1990年、山梨医科大学医学部医学科卒業。
1994年、山梨医科大学大学院医学研究科博士課程修了。
1994年、山梨医科大学第二生理学教室助手。
1995年、川崎医療福祉大学医療技術学部健康体育学科助教授。
2001年、川崎医療福祉大学医療技術学部健康体育学科教授。
2003年~2007年3月、川崎医療福祉大学医療福祉学部保健看護学科教授・学科長。
2007年~、川崎医療福祉大学医療技術学部健康体育学科教授・学科長・医療技術学部長。
博士(医学)。
日本体育協会認定スポーツドクター。

その他役職
岡山陸上競技協会医事科学委員長(1999年~)。
岡山県体育協会理事(2009年~)。
倉敷市体育協会副会長(2009年~)。
スポーツ医科学員会委員長(2012年~)。

学会
日本運動処方学会理事、日本体力医学会評議員。

第9回 心と運動

心に関係する物質とは?

 人の精神面に大きな影響を与える神経伝達物質は、3つあります。それは、ノルアドレナリン、ドーパミン、セロトニンです。

 ノルアドレナリンは、ノルエピネフリン(米国)とも言われ、神経を興奮させる神経伝達物質です。末梢神経系では、交感神経系における神経伝達物質です。アドレナリンとともに、闘争や逃避反応を起こさせます。心拍数を直接増加させるように交感神経系に働き、脂肪からエネルギーを放出し、筋肉がスムーズに動くようにします。中枢神経系に作用するノルアドレナリンは、覚醒-睡眠やストレスに関する働きをして、注意、記憶や学習などに影響を及ぼすと考えられています。

 ドーパミンは中枢神経系に存在する神経伝達物質で、アドレナリン、ノルアドレナリンの前駆体です。とりわけ、快感を伝達します。快感を求めて行動を起こす際の原動力になります。しかし、意欲を高めてくれる一方で、暴走すると限りなく満足できない状態になり、依存症を引き起こす原因の一つと考えられています。ドーパミン作用にかかわる覚醒剤がその典型例でしょう。

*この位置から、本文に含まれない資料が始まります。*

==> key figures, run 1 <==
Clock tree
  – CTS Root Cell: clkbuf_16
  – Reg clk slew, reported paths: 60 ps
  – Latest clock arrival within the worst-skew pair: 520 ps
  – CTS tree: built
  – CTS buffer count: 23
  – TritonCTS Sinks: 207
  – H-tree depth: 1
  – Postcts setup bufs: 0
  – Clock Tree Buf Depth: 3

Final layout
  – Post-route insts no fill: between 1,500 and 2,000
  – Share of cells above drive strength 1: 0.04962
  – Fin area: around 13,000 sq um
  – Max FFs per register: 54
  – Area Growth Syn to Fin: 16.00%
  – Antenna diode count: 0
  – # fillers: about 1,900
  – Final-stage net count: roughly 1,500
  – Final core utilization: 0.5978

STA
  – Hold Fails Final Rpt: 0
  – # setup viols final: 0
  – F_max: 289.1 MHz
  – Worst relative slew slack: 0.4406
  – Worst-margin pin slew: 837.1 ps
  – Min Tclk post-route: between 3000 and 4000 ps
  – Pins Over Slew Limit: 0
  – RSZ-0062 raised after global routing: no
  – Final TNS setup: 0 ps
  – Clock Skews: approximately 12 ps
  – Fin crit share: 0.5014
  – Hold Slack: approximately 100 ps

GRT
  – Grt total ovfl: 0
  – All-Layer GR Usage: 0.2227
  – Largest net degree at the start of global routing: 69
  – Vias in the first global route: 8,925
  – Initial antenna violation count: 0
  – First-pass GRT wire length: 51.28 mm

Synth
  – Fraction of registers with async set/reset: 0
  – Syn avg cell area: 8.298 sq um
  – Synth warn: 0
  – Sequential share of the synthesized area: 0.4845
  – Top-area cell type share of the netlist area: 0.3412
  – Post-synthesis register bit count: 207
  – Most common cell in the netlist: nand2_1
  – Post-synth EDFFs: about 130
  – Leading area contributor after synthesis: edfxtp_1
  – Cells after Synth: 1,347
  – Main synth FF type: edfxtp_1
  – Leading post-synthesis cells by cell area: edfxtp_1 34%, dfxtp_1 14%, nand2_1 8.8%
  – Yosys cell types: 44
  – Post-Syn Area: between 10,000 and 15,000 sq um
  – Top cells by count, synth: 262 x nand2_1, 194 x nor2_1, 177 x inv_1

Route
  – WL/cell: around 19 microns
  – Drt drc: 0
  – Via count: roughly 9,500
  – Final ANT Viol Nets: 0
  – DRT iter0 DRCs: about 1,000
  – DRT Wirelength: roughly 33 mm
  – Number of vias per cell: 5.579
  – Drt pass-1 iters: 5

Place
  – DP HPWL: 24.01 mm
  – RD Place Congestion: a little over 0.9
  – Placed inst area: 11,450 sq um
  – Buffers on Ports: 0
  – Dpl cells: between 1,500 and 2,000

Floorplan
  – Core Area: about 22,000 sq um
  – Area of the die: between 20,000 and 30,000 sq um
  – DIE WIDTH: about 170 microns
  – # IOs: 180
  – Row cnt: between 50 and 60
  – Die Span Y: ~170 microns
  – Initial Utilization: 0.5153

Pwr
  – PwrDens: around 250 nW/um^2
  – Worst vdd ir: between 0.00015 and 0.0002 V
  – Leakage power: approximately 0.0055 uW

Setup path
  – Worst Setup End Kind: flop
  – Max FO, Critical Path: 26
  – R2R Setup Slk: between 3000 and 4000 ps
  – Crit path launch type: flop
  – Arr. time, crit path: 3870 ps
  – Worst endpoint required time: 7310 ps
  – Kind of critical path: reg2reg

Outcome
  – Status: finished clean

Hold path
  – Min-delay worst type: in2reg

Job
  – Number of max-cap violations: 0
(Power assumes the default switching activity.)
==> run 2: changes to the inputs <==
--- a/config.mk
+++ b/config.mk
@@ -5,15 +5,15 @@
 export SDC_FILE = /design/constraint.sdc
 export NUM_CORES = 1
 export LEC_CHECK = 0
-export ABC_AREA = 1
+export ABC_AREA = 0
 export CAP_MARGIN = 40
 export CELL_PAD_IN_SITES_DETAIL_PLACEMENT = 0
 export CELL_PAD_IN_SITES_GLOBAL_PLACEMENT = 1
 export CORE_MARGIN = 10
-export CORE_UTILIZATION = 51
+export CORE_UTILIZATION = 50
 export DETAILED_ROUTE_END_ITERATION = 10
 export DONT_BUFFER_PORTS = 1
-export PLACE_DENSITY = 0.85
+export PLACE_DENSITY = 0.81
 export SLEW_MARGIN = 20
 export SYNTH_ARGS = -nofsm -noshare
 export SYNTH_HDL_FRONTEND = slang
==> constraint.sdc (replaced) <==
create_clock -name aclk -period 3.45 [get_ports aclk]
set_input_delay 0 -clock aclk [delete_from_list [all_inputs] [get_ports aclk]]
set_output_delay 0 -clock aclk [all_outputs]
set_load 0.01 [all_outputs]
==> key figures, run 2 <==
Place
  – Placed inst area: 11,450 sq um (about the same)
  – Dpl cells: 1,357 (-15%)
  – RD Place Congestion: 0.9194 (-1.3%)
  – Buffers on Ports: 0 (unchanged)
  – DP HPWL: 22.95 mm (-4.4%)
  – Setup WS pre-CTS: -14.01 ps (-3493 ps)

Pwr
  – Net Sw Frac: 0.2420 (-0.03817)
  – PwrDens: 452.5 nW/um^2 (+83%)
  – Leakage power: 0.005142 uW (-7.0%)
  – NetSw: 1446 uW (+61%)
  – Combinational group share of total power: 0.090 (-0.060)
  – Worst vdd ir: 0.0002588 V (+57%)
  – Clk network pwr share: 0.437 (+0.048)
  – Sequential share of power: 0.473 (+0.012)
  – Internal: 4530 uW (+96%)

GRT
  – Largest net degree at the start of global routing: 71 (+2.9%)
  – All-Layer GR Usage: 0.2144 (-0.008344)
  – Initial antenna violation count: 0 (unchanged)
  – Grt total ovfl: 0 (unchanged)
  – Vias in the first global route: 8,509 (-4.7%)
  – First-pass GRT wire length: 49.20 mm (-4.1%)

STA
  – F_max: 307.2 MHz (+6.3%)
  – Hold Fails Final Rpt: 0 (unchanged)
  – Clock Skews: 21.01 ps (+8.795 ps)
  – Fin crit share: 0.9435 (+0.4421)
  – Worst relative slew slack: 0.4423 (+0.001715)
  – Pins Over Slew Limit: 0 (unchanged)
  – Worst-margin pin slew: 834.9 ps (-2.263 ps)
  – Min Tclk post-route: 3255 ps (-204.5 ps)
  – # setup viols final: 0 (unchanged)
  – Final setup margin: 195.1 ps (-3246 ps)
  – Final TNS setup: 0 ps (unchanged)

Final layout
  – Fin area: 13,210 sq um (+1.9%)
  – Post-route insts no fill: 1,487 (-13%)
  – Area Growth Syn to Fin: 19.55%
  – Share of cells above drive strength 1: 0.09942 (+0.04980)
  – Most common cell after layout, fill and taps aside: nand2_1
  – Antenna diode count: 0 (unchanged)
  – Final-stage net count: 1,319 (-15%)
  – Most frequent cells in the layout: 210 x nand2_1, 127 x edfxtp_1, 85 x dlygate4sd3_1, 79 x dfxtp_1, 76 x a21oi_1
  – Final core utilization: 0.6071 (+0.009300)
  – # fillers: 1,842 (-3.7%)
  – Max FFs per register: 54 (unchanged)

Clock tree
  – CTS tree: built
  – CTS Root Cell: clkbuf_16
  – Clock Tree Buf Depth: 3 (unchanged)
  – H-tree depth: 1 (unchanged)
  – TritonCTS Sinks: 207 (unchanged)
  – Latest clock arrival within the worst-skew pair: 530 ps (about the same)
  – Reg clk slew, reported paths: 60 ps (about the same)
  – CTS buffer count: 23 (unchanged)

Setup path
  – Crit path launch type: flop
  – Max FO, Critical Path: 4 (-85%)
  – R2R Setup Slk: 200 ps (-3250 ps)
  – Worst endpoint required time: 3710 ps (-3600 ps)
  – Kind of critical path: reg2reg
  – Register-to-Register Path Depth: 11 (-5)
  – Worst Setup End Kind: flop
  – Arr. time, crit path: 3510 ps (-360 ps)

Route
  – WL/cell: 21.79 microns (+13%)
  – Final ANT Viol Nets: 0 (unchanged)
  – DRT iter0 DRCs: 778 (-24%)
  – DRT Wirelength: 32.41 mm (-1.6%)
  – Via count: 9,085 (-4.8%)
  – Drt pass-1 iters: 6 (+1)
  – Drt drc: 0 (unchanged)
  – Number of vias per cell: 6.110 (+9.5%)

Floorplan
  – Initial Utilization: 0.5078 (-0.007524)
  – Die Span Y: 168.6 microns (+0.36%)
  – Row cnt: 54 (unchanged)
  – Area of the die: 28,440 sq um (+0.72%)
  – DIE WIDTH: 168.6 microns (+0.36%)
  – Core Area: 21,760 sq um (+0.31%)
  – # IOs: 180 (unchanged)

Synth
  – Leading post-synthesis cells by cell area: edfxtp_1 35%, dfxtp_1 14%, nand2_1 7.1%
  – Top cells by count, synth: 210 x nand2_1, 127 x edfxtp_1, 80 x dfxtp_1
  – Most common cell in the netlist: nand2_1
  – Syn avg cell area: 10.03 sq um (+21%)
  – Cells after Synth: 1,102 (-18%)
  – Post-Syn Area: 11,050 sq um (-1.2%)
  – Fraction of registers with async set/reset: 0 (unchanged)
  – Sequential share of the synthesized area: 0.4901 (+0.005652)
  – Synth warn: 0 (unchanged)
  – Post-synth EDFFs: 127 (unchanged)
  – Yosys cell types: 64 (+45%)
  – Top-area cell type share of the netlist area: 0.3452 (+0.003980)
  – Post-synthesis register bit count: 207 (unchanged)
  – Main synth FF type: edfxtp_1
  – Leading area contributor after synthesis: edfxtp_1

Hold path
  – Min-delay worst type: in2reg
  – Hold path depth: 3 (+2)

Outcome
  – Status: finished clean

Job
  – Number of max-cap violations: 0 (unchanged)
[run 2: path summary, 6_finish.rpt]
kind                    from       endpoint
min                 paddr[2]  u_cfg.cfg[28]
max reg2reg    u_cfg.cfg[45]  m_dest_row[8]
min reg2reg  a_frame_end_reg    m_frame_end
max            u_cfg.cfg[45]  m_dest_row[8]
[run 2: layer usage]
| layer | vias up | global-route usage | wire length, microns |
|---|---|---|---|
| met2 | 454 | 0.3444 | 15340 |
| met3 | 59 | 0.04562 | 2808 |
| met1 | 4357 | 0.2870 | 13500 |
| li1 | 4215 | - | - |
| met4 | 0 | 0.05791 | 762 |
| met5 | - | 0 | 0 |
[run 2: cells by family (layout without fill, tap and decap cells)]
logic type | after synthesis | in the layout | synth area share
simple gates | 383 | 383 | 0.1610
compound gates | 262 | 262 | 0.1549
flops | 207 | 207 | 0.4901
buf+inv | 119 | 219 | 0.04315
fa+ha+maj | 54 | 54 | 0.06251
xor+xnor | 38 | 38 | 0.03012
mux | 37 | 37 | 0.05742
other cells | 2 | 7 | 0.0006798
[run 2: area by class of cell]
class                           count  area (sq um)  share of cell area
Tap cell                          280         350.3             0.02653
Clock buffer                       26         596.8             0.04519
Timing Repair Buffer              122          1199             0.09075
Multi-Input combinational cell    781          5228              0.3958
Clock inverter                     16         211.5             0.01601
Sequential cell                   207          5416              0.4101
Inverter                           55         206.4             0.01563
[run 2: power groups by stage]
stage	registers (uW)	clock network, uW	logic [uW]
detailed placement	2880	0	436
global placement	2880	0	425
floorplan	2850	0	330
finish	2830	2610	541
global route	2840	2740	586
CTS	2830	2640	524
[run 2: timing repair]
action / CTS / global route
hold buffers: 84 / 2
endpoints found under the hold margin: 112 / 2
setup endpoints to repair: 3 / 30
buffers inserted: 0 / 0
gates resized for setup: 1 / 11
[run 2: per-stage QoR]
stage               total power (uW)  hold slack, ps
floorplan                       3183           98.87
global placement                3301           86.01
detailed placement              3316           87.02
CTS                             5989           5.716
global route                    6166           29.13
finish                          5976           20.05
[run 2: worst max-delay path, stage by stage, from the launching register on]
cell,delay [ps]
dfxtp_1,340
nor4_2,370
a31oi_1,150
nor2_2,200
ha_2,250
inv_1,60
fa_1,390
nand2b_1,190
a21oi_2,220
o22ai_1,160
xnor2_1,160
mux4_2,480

 セロトニンは、ノルアドレナリンやドーパミンによって引き起こされる神経症状を抑制して、心のバランスを整える作用を行います。セロトニンが不足すると、精神のバランスが崩れて、うつ病などを発症しやすくなると言われています。

 セロトニンが神経に作用する役割は、5つあります。

  • (1)大脳皮質を覚醒させ、意識のレベルを調節します。
  • (2)自律神経(交感神経、副交感神経)を調節します。
  • (3)筋肉に働きかけます。
  • (4)痛みの感覚を抑制します。
  • (5)心のバランスを保ちます。

 さらに、セロトニンはメラトニンの原料になるため、気分だけでなく、「夜に眠り、朝に目覚める」という1日のサイクルにも影響を及ぼします。

 すなわち、セロトニンは脳全体の働きを調節している大切な物質だということになります。

セロトニン欠乏度をどう見るか

 有田秀穂先生の提唱するチェックシートによると、次のようになります。

  • 項目1:日光を浴びることが少ない
  • 項目2:朝は出かける直前まで寝ている
  • 項目3:昼夜逆転生活になっている
  • 項目4:固いものをあまり食べない
  • 項目5:階段を使わずエレベーターやエスカレーターを使う
  • 項目6:30分以上続けて歩くことができない
  • 項目7:運動不足である
  • 項目8:デスクワークが多い
  • 項目9:朝食をとらない
  • 項目10:ご飯やパンなどの炭水化物をあまり食べない
  • 項目11:魚より肉をよく食べる
  • 項目12:ダイエットのため、食事制限をしている

 皆さんもチェックしてみましょう。

<診断結果>
  • 0~3個あてはまる → セロトニン神経は活発です。現状の生活を維持しましょう。
  • 4~6個あてはまる → 標準的なセロトニン神経活性度です。セロトニンにいい生活をしましょう。
  • 7~9個あてはまる → 少しセロトニン神経が弱っています。セロトニン神経を鍛えましょう。
  • 10個以上あてはまる → セロトニン神経が非常に弱っています。悪い生活習慣が身についています。すぐにセロトニン神経を鍛えましょう。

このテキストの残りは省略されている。